A $300,640 settlement announced yesterday by the Office for Civil Rights (OCR) provides important reminders about HIPAA Privacy Rule and data privacy practices generally: robust data disposal practices are critical and “protected health information” (PHI) is not limited to diagnosis or particularly sensitive information.
The OCR’s settlement involved a New England dermatology practice that reported a HIPAA breach last year which resulted when empty specimen containers with PHI on the labels were placed in a garbage bin of the practice’s parking lot. The containers’ labels included patient names and dates of birth, dates of sample collection, and name of the provider who took the specimen. Accordingly to the Resolution Agreement, the practice
regularly discarded specimen containers with an attached label that contained PHI as regular waste, bagged and placed in an exterior dumpster…without alteration to the PHI containing label.
Data Disposal
The disposal practice described above may be more common that we think, and it raises risks well beyond HIPAA and PHI. The OCR announcement reminds covered entities and business associate of HIPAA FAQs addressing data disposal. Here are some key points from those FAQs:
- Reasonable safeguards must be implemented to limit incidental, and avoid prohibited, uses and disclosures of PHI. This includes procedures for electronic PHI and/or the hardware or electronic media on which it is stored, as well as to removal of electronic PHI from electronic media before the media are made available for re-use.
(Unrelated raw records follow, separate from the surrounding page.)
Background: an optimization exercise with open tools, aiming at small area, a short achievable clock period and few clock cycles per item. Do not read the settings as production practice.
No functional check of the RTL was part of any run shown here.
Power is estimated from default activity; no workload was simulated.

### flow/config.mk
export PLATFORM = sky130hd
export DESIGN_NAME = matrix_rotate_clockwise_core
export DESIGN_NICKNAME = matrix_rotate_clockwise_core
export VERILOG_FILES = /design/flow/design.v
export SDC_FILE = /design/flow/constraint.sdc
export NUM_CORES = 4
export LEC_CHECK = 0
export CAP_MARGIN = 20
export CORE_MARGIN = 2
export CORE_UTILIZATION = 40
export PLACE_DENSITY = 0.6
export SETUP_SLACK_MARGIN = 3.0
export SLEW_MARGIN = 20
### flow/constraint.sdc
create_clock -name core_clock -period 5.0 [get_ports {i_clk}]
set_input_delay 1.0000 -clock core_clock [delete_from_list [all_inputs] [get_ports {i_clk}]]
set_output_delay 1.0000 -clock core_clock [all_outputs]
set_load 0.01 [all_outputs]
- Workforce members must be trained on and follow the disposal policies and procedures.
- HIPAA does not specify a particular disposal method, but covered entities and business associates “are not permitted to simply abandon PHI or dispose of it in dumpsters or other containers that are accessible by the public or other unauthorized persons.” This includes paper records, labeled prescription bottles, hospital identification bracelets, PHI on electronic media, etc. Examples of disposal methods include:
- Paper records with PHI: shred, burn, pulp, or pulverize the records so that PHI is rendered essentially unreadable, indecipherable, and otherwise cannot be reconstructed.
- Maintain labeled prescription bottles and other PHI in opaque bags in a secure area and using a disposal vendor as a business associate to pick up and shred or otherwise destroy the PHI.
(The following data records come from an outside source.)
What follows belongs to an exercise in optimizing a design on an open flow for small area, a short achievable clock period and few clock cycles per item; a production flow would make more cautious choices. At most, simulation tests tie the RTL to the original design; equivalence was not proved.

Setup of orange:
==> module ascon_inv_permutation, before the edit <==
module ascon_inv_permutation
(
  input  logic         clk,
  input  logic         rst,
  input  logic         in_valid,
  output logic         in_ready,
  input  logic [319:0] in_state,
  input  logic [3:0]   in_rounds,
  output logic         out_valid,
  input  logic         out_ready,
  output logic [319:0] out_state,
  output logic         busy
);
  logic [319:0] r_a, r_b;
  logic [319:0] w_lin, w_sbox;
  logic         r_va, r_da;
  logic [3:0]   r_ra, r_ia;
  logic         r_vb;
  logic [3:0]   r_rb, r_ib;
  logic         r_rb_is1, r_rb_le7, r_rb_le9;
  logic         r_ready, r_ov, r_busy;
  logic         w_is6, w_is8, w_is12;
  logic [3:0]   w_a;
  logic         w_stall, w_acc;
  logic         n_va, n_da, n_vb, n_ready;
  assign w_stall = r_ov & ~out_ready;
  assign w_acc   = in_valid & in_ready;
  assign w_is6  = (in_rounds == 4'd6);
  assign w_is8  = (in_rounds == 4'd8);
  assign w_is12 = ~w_is6 & ~w_is8;
  assign w_a    = w_is6 ? 4'd6 : (w_is8 ? 4'd8 : 4'd12);
  ascon_inv_lin u_lin (
    .i_state (r_a),
    .o_state (w_lin)
  );
  ascon_inv_sbox u_sbox (
    .i_state (r_b),
    .i_rc    (ascon_pkg::rc_tab(r_ib)),
    .o_state (w_sbox)
  );
  always_ff @(posedge clk) begin
    if (!w_stall) begin
      r_b <= w_lin;
      r_a <= r_vb ? w_sbox : in_state;
    end
  end
  assign n_vb = r_va & ~r_da;
  assign n_va = r_vb | w_acc;
  assign n_da = r_vb & r_rb_is1;
  always_comb begin
    if (r_vb)
      n_ready = ~n_vb & ~r_rb_is1 &
                (r_rb_le7 | (in_valid & w_is8 & r_rb_le9) | (in_valid & w_is12));
    else
      n_ready = ~n_vb & (~w_acc | w_is6);
  end
  always_ff @(posedge clk or posedge rst) begin
    if (rst) begin
      r_va     <= 1'b0;
      r_da     <= 1'b0;
      r_ra     <= 4'd0;
      r_ia     <= 4'd0;
      r_vb     <= 1'b0;
      r_rb     <= 4'd0;
      r_ib     <= 4'd0;
      r_rb_is1 <= 1'b0;
      r_rb_le7 <= 1'b0;
      r_rb_le9 <= 1'b0;
      r_ready  <= 1'b0;
      r_ov     <= 1'b0;
      r_busy   <= 1'b0;
    end else if (!w_stall) begin
      r_va     <= n_va;
      r_da     <= n_da;
      r_vb     <= n_vb;
      r_rb     <= r_ra;
      r_ib     <= r_ia;
      r_rb_is1 <= (r_ra == 4'd1);
      r_rb_le7 <= (r_ra <= 4'd7);
      r_rb_le9 <= (r_ra <= 4'd9);
      if (r_vb) begin
        r_ra <= r_rb - 4'd1;
        r_ia <= r_ib - 4'd1;
      end else begin
        r_ra <= w_a;
        r_ia <= 4'd11;
      end
      r_ready  <= n_ready;
      r_ov     <= n_da;
      r_busy   <= n_va | n_vb;
    end
  end
  assign in_ready  = r_ready | (r_ov & ~r_vb & out_ready);
  assign out_valid = r_ov;
  assign busy      = r_busy;
  assign out_state = r_a;
endmodule
Settings: LEC_CHECK=0, CAP_MARGIN=20, CORE_MARGIN=2, CORE_UTILIZATION=40, SETUP_SLACK_MARGIN=3.5, SLEW_MARGIN=20; clock period 7.0 ns.
standard.sh (not shown) runs the stock make flow with config.mk's settings and CLKGATE_MAP_FILE= SYNTH_SCRIPT=/design/flow/synth_recipe.tcl, a recipe that flattens the netlist after the stock synthesis.
==> flow/flow/run.sh <==
#!/bin/bash
# The standard ORFS layout (the standard.sh, all steps, standard synthesis),
# with one change: the buffers that buffer_ports puts on every input and output
# port are buf_2 cells instead of the default delay-buffer cell.
set -euo pipefail
export BUFFER_PORTS_ARGS="-buffer_cell sky130_fd_sc_hd__buf_2"
bash standard.sh finish > standard_flow.log 2>&1
orange: flow completed, timing, DRC and antenna clean
Testbench counts of orange, summed over its fixed seeds: cycles 10,530, items 960.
- Electronic media with PHI: clear (using software or hardware products to overwrite media with non-sensitive data), purge (degaussing or exposing the media to a strong magnetic field in order to disrupt the recorded magnetic domains), or destroying the media (disintegration, pulverization, melting, incinerating, or shredding).
Of course, these best practices can be applied beyond HIPAA PHI to personal information as well as confidential company data.
Protected Health Information
A common and not necessarily unreasonable first reaction when considering the response to a potential data breach is that the compromised data is not PHI because it does not include diagnosis information. In cases like the one above, one might surmise that patient names, dates of birth, dates of sample collection, and name of provider who took the specimen are not PHI, or at least not sufficiently sensitive to warrant notification.
The definition of PHI starts with the definition of “individually identifiable health information,” which generally means identifiable health information transmitted or maintained in electronic media or any other form or medium that:
Relates to the past, present, or future physical or mental health or condition of an individual; the provision of health care to an individual; or the past, present, or future payment for the provision of health care to an individual.
See 45 CFR 160.103. See also 42 U.S.C. 1320d(6). This includes demographic information which likely includes information such as name, address and other contact information, age, gender, and insurance status.
When dealing with information of a personal nature, it is important to understand the different buckets into which that information may fall. It might not seem intuitive that certain categories of information, if compromised, could trigger a notification obligation.
For covered entities and business associates under HIPAA, and just about any other organization that handles confidential personal and business information, completely and securely disposing that information when it is no longer needed is an important step in limiting information risk. Additionally, it can be risky to make assumptions about the regulatory obligations concerning certain data without doing the homework or seeking experienced counsel.